* **What to produce**:
Among the lines below, a stretch begins at the one with "- Worst min path class: reg -> reg" and ends at the one with "- Initial DRC Count: 655". Repeat that stretch exactly, ends included.

* **Available records**:
────────
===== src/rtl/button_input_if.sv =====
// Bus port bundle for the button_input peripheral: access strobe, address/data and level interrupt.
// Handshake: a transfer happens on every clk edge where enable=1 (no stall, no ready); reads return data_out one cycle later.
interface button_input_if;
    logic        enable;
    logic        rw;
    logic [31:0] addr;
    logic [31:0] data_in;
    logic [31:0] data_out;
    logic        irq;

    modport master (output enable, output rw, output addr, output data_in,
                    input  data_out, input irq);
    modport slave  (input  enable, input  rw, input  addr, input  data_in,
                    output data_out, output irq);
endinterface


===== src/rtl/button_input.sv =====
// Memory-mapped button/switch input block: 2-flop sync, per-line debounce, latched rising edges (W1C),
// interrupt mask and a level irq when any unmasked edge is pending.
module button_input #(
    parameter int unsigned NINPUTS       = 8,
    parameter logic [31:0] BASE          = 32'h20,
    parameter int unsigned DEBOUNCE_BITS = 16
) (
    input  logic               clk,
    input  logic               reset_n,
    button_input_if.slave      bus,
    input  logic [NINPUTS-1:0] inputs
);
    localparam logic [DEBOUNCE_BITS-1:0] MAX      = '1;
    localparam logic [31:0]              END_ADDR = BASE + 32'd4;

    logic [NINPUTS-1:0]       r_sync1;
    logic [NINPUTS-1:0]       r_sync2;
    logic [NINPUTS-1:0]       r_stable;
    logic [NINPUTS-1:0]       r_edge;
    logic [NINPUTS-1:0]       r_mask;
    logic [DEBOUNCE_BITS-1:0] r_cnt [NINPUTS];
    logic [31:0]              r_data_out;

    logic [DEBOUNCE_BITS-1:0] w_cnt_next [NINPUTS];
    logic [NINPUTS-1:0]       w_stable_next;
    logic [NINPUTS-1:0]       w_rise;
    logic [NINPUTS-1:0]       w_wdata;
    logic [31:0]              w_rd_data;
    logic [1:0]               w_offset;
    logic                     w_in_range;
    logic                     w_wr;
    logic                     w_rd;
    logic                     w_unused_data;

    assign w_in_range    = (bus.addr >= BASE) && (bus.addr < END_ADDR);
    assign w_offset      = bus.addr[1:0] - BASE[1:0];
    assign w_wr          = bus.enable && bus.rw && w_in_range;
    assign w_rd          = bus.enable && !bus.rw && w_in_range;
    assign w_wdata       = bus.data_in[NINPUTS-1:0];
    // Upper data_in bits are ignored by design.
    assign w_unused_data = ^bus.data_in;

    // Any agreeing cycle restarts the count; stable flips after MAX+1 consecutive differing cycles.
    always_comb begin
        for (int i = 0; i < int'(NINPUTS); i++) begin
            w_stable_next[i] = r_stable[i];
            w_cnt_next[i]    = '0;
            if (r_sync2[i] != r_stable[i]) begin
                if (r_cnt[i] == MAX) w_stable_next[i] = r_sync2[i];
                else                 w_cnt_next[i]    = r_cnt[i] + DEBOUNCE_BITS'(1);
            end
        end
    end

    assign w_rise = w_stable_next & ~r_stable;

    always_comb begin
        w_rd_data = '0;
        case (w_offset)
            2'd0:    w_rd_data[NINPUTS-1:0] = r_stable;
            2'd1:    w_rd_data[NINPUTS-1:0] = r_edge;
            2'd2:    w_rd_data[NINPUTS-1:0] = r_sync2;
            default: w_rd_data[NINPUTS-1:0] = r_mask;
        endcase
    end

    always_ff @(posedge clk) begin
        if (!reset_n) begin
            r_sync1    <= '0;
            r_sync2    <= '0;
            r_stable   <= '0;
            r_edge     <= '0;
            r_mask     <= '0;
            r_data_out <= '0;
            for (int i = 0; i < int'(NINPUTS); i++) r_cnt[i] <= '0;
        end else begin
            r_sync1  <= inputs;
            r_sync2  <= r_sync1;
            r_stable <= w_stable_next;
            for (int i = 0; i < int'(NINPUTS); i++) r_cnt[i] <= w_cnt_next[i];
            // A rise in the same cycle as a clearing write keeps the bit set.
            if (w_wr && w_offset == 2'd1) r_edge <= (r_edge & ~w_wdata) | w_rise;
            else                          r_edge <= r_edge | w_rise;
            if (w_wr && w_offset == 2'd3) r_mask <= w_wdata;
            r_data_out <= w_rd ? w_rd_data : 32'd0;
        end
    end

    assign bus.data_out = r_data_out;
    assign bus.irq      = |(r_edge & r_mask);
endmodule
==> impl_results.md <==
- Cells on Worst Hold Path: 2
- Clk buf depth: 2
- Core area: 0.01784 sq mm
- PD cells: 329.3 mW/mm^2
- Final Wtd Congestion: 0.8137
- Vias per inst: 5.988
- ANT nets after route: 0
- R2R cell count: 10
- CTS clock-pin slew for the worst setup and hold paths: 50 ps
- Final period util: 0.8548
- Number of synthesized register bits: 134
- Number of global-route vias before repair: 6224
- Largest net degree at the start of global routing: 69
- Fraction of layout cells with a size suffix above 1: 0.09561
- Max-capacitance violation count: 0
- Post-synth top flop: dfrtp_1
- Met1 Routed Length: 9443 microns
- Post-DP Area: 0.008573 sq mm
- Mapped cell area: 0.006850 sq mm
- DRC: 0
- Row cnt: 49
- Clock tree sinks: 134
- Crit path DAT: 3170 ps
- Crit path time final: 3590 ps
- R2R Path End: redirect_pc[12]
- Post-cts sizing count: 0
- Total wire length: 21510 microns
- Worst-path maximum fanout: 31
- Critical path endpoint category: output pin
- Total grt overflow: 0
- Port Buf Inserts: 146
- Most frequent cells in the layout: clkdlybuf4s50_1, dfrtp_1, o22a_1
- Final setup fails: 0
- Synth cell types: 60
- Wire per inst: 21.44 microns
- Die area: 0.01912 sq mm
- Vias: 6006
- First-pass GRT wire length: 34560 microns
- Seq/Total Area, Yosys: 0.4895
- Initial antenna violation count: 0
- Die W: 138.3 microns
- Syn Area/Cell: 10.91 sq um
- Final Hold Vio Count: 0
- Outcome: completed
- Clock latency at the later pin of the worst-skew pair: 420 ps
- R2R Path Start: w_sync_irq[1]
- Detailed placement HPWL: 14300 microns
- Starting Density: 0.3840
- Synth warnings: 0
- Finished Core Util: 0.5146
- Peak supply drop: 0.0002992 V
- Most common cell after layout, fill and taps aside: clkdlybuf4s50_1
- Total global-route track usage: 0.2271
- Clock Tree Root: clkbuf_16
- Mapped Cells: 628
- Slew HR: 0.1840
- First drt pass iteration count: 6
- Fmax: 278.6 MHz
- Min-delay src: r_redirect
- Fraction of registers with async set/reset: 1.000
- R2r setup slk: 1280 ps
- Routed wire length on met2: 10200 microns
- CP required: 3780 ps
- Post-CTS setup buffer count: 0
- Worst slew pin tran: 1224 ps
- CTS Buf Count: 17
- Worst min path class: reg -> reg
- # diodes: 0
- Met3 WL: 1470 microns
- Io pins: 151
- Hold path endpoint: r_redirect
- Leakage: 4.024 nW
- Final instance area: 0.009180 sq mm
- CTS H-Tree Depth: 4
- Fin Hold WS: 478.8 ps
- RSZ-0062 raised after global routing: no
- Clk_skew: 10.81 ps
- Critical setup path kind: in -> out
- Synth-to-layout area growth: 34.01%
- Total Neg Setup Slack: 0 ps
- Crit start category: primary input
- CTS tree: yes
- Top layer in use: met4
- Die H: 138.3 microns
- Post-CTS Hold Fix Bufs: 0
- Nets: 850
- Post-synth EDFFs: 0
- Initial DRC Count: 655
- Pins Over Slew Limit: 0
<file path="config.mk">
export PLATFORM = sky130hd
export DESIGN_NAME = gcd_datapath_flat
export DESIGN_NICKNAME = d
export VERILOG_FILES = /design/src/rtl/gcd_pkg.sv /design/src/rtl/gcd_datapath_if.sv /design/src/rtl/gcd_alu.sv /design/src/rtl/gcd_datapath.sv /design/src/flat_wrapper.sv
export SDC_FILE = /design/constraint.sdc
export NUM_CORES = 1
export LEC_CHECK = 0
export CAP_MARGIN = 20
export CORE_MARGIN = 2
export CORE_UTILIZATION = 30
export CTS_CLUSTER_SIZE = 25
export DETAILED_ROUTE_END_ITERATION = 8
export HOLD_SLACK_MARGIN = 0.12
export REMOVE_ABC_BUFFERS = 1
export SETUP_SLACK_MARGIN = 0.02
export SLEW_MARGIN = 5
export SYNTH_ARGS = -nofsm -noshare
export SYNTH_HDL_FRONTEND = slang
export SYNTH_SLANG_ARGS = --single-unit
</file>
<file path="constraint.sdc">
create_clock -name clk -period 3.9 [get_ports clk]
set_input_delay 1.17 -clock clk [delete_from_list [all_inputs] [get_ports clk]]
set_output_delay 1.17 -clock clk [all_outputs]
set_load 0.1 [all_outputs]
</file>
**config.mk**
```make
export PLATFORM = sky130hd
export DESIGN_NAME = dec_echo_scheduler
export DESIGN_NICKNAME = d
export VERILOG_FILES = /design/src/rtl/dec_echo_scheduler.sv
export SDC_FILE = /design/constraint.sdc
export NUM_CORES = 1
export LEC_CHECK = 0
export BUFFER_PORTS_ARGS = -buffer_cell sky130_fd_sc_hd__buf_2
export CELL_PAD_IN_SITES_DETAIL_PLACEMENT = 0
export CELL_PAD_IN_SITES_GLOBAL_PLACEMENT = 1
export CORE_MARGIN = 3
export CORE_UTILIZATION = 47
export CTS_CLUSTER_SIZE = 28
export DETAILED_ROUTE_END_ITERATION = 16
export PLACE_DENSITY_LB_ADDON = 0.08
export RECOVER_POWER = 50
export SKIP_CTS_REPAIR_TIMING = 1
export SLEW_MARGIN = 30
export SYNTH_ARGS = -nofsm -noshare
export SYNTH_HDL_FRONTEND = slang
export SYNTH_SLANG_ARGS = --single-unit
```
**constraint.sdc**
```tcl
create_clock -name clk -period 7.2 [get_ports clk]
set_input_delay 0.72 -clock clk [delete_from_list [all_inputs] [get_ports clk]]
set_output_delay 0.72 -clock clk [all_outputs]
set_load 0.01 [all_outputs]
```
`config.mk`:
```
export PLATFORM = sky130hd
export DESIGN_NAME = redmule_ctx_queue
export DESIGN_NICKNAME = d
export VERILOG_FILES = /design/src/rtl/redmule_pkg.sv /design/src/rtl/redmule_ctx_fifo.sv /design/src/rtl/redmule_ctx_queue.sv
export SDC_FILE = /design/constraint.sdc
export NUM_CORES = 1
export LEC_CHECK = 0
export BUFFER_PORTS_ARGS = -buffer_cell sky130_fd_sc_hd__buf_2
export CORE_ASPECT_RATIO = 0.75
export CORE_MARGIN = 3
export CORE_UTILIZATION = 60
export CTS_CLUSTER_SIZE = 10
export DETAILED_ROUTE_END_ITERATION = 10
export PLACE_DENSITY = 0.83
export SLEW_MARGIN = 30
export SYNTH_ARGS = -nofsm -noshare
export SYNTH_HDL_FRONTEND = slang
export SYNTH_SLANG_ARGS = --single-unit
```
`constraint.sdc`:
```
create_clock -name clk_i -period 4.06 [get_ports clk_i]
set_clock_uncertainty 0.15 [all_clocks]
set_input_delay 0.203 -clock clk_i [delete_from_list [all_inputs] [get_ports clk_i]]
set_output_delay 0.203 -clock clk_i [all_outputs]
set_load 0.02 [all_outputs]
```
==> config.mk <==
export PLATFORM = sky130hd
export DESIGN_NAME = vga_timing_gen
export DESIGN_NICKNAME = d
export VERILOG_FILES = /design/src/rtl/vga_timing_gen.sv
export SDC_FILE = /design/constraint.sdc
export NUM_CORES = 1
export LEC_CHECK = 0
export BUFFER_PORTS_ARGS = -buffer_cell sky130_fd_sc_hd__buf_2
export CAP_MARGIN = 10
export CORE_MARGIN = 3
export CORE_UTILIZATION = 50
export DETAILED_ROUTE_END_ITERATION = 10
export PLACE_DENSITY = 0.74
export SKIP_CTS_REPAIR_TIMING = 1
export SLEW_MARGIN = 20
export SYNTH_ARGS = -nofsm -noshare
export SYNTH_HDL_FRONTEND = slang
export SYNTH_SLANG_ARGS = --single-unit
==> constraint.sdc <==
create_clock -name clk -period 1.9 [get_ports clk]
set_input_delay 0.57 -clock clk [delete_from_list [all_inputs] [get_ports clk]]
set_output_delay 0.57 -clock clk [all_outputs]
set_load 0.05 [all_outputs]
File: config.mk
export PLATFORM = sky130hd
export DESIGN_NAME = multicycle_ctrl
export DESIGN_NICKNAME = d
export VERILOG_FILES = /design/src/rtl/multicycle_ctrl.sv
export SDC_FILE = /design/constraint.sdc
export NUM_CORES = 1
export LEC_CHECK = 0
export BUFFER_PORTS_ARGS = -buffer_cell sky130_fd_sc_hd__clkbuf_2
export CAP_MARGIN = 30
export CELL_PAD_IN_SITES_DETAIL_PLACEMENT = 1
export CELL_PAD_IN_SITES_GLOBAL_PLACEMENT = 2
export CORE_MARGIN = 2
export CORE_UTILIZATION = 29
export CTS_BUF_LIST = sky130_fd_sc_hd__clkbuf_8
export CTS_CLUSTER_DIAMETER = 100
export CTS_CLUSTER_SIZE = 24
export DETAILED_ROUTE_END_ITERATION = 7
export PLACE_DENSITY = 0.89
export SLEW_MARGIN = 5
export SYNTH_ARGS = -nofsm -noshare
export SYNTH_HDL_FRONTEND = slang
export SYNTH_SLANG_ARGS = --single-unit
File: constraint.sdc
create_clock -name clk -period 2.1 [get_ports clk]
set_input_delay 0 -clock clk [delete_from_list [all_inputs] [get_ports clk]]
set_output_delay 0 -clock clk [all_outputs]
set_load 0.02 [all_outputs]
────────
* **Task answer**:
- Worst min path class: reg -> reg
- # diodes: 0
- Met3 WL: 1470 microns
- Io pins: 151
- Hold path endpoint: r_redirect
- Leakage: 4.024 nW
- Final instance area: 0.009180 sq mm
- CTS H-Tree Depth: 4
- Fin Hold WS: 478.8 ps
- RSZ-0062 raised after global routing: no
- Clk_skew: 10.81 ps
- Critical setup path kind: in -> out
- Synth-to-layout area growth: 34.01%
- Total Neg Setup Slack: 0 ps
- Crit start category: primary input
- CTS tree: yes
- Top layer in use: met4
- Die H: 138.3 microns
- Post-CTS Hold Fix Bufs: 0
- Nets: 850
- Post-synth EDFFs: 0
- Initial DRC Count: 655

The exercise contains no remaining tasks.